Report back each line of the data that contains the word "group".

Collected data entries
# # # # #

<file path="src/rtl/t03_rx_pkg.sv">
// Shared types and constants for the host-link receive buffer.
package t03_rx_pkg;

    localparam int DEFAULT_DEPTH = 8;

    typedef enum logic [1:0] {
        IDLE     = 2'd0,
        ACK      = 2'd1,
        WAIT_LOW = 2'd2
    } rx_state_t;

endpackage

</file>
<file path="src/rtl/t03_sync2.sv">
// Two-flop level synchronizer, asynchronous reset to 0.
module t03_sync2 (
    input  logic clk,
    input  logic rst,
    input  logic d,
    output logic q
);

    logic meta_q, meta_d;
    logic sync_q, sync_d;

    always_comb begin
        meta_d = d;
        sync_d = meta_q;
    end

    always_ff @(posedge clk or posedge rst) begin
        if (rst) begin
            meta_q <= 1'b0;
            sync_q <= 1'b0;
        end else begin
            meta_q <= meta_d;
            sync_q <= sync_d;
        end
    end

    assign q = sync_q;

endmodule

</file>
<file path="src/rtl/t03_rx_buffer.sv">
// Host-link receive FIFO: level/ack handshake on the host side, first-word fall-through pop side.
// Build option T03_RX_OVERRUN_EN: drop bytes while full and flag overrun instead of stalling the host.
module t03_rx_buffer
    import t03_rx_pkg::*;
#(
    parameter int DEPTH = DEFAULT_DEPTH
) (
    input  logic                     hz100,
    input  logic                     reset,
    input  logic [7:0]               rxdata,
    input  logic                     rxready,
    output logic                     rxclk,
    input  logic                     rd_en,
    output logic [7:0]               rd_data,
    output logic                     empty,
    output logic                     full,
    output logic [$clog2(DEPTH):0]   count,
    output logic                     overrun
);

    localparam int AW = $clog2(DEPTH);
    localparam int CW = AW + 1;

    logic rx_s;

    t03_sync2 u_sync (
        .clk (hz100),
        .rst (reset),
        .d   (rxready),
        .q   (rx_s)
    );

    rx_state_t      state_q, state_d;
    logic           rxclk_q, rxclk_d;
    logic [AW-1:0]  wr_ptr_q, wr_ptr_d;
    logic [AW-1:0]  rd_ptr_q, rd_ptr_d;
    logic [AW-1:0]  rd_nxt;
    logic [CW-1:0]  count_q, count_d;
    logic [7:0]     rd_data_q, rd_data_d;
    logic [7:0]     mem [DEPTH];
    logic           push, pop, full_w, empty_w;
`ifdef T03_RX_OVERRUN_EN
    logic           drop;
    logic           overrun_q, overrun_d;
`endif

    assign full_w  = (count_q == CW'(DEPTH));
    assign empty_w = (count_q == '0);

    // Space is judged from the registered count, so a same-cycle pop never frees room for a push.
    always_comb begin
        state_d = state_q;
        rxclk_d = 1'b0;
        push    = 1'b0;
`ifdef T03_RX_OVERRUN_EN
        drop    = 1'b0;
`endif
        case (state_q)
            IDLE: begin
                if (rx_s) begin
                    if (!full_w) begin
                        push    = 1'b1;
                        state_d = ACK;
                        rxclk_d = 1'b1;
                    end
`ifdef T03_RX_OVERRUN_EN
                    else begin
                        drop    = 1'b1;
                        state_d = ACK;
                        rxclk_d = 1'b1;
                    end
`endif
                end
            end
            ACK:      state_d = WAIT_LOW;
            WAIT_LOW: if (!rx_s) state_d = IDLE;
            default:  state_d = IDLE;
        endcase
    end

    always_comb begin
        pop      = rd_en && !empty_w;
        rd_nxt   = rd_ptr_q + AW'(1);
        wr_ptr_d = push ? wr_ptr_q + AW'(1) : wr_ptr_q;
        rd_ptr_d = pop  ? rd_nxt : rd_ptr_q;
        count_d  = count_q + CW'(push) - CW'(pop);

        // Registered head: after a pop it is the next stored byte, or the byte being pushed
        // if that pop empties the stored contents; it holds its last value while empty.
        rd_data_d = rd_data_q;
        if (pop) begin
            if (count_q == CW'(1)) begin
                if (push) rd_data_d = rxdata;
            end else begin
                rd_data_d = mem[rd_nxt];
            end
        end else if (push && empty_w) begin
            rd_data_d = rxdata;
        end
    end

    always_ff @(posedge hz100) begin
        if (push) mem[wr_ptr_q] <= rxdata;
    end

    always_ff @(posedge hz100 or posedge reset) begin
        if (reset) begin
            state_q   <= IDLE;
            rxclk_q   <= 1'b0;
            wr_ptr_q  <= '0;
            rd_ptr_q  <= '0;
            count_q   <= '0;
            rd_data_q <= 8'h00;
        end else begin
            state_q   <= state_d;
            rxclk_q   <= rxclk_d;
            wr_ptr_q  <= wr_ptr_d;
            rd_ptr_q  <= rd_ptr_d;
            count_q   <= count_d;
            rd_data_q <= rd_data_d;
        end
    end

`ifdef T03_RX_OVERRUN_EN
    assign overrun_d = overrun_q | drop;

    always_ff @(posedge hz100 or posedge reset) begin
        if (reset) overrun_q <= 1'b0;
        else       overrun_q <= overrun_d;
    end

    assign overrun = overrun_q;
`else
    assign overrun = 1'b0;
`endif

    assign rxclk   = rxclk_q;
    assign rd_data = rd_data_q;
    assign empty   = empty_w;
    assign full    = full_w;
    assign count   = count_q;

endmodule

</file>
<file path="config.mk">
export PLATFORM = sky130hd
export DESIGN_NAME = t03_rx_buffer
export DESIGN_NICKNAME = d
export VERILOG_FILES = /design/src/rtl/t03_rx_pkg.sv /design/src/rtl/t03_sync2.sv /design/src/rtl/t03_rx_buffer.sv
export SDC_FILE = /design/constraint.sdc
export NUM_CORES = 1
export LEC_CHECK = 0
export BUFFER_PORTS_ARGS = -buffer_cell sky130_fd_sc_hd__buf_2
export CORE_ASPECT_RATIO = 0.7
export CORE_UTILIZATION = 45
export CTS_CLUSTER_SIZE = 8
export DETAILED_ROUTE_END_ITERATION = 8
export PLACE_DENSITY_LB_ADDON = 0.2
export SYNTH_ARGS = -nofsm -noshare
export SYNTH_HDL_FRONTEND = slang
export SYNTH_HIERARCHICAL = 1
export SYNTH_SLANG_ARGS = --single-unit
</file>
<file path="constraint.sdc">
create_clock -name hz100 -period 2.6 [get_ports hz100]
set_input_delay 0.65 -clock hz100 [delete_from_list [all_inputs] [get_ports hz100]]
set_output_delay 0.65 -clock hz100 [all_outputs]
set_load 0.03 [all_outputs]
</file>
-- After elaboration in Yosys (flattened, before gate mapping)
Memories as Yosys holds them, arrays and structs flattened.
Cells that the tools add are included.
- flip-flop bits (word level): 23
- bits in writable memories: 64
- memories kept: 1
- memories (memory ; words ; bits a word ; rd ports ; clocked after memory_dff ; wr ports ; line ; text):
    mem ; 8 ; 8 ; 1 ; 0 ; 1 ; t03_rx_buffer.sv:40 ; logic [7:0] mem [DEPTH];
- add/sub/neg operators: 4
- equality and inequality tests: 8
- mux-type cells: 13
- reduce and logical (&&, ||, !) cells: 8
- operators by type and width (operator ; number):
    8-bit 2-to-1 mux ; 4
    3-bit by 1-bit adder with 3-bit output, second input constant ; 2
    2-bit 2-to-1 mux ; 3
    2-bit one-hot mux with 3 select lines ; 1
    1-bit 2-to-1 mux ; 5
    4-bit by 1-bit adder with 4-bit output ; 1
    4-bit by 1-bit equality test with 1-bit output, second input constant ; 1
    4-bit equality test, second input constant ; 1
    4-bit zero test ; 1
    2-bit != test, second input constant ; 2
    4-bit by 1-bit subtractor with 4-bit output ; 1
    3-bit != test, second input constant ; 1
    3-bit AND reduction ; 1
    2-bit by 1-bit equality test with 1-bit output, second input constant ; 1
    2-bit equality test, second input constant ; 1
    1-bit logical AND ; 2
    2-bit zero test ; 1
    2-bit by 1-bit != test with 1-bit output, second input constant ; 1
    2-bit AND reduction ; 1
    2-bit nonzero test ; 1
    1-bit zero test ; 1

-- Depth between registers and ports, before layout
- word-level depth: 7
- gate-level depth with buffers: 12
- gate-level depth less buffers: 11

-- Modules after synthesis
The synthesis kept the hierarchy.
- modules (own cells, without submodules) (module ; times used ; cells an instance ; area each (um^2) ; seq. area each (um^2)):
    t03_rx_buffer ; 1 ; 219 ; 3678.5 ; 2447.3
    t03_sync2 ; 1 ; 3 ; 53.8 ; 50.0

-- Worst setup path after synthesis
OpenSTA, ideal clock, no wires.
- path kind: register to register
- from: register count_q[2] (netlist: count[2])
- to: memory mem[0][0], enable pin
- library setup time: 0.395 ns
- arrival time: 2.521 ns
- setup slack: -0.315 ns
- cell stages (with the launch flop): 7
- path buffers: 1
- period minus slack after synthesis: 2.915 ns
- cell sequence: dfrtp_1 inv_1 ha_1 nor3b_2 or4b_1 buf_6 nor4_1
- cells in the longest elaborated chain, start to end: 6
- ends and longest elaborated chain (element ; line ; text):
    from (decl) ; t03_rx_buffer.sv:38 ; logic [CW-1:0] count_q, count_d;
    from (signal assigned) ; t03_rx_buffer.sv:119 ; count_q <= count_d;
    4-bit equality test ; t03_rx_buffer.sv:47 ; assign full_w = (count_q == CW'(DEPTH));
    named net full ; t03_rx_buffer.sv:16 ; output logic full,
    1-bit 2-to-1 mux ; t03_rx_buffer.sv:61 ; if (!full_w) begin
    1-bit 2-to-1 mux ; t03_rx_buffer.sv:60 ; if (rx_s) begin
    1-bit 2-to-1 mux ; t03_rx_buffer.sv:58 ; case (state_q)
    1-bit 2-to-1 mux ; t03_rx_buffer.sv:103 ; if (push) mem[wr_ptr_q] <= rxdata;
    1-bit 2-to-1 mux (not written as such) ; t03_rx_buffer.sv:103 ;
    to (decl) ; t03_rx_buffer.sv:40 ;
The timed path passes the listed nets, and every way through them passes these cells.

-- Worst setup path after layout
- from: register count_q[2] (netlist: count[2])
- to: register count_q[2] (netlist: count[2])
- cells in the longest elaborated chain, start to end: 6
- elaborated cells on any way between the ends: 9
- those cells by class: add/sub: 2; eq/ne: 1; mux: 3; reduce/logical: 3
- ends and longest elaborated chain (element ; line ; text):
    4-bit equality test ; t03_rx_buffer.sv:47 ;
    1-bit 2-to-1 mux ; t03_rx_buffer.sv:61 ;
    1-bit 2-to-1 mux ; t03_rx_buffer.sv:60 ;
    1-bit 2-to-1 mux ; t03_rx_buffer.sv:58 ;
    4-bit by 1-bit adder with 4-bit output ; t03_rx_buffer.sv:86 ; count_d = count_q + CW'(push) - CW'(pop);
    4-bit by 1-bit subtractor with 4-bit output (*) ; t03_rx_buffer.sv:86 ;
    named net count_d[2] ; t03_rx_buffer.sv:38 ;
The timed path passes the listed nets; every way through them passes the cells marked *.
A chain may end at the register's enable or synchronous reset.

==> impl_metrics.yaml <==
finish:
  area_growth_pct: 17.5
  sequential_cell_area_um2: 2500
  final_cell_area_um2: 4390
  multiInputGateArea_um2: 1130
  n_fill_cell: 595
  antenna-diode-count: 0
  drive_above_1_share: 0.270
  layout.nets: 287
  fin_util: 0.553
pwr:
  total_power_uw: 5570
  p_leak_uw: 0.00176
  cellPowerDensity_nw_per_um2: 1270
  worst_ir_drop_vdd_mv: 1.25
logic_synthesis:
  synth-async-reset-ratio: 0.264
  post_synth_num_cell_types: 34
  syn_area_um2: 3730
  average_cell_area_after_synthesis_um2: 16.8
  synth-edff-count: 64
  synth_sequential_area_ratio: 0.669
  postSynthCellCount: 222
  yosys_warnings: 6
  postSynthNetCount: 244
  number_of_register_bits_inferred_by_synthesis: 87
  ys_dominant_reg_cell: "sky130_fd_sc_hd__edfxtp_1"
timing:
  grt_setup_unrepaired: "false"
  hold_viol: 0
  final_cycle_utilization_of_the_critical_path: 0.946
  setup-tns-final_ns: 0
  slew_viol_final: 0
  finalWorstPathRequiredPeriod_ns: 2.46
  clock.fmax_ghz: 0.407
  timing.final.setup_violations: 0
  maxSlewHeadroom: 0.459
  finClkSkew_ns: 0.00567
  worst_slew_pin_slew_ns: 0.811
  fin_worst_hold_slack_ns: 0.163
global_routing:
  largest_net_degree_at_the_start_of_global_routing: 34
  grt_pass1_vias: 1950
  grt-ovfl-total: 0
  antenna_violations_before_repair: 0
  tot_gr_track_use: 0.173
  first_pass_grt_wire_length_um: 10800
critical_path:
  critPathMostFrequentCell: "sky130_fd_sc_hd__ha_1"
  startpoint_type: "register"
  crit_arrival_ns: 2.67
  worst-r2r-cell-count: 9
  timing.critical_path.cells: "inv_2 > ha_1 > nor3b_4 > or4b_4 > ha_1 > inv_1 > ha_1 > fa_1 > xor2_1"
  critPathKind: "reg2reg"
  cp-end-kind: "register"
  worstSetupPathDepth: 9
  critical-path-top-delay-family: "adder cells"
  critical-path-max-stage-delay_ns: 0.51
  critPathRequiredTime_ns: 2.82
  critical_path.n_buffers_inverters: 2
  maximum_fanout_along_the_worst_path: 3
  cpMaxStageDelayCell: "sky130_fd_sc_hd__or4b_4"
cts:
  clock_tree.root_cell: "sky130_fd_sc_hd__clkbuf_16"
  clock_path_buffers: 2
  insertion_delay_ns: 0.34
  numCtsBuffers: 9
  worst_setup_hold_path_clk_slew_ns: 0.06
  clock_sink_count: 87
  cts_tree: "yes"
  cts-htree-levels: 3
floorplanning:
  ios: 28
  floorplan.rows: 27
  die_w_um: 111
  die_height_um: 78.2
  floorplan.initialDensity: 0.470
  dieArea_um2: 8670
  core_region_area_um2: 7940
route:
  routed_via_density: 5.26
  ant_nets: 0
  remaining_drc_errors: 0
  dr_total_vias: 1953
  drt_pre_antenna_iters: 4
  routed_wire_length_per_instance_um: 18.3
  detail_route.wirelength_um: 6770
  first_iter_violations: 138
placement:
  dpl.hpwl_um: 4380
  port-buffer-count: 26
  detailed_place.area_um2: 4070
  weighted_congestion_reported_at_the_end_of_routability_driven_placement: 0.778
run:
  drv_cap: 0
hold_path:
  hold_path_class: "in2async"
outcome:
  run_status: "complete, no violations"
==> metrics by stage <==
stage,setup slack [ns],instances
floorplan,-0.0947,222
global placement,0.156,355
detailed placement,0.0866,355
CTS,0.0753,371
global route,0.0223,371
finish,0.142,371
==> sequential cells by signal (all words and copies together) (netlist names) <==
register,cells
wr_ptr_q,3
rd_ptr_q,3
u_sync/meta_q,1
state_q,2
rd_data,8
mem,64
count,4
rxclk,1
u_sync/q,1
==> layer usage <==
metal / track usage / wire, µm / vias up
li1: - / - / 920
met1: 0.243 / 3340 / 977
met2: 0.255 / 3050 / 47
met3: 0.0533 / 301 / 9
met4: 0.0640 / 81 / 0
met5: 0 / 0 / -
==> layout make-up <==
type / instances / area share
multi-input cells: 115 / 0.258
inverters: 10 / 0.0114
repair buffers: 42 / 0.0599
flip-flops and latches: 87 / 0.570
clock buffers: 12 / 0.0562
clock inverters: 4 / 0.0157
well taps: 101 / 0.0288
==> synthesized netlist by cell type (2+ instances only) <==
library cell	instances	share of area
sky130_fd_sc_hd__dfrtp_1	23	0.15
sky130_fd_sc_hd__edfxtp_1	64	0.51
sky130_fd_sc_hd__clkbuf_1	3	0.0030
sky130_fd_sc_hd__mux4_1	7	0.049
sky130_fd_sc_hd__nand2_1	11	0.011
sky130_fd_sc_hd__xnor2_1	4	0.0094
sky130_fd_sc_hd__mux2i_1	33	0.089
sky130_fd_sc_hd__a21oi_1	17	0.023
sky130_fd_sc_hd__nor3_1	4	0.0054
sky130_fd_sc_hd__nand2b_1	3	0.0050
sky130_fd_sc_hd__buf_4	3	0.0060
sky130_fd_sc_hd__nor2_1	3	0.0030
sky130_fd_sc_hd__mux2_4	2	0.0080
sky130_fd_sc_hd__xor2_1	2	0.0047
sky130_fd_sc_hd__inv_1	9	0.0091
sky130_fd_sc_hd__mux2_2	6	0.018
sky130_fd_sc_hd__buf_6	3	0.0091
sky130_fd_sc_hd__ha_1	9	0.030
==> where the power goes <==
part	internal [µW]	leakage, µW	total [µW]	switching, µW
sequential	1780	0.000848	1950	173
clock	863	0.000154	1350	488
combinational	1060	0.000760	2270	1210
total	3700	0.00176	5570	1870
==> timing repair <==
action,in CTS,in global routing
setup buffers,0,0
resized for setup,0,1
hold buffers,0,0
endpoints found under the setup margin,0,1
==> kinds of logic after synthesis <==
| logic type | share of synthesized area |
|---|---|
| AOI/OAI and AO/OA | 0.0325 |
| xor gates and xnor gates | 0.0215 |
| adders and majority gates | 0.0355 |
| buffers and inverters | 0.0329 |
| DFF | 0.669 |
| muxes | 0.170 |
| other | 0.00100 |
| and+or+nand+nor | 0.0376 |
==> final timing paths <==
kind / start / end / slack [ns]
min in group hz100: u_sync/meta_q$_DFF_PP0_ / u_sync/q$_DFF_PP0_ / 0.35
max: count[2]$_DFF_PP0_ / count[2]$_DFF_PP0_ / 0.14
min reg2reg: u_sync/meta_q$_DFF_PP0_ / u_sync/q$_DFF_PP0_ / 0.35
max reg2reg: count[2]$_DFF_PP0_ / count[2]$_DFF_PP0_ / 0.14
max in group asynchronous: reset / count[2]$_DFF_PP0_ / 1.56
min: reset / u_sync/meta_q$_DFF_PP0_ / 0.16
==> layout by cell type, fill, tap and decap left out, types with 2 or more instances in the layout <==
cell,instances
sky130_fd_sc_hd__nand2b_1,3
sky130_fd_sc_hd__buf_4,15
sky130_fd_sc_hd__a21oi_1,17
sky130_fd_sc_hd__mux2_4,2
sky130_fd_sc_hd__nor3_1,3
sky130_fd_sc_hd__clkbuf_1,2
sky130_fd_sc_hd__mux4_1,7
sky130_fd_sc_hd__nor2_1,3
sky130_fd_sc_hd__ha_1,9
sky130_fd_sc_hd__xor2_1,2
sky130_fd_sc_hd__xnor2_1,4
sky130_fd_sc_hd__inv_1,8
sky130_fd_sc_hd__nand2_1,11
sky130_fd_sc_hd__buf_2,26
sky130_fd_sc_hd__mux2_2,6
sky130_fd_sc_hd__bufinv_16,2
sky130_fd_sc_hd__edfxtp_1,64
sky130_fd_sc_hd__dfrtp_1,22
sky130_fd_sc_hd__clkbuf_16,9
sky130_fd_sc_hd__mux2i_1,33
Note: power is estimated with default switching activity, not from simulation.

# # # # #

Result below:
min in group hz100: u_sync/meta_q$_DFF_PP0_ / u_sync/q$_DFF_PP0_ / 0.35
max in group asynchronous: reset / count[2]$_DFF_PP0_ / 1.56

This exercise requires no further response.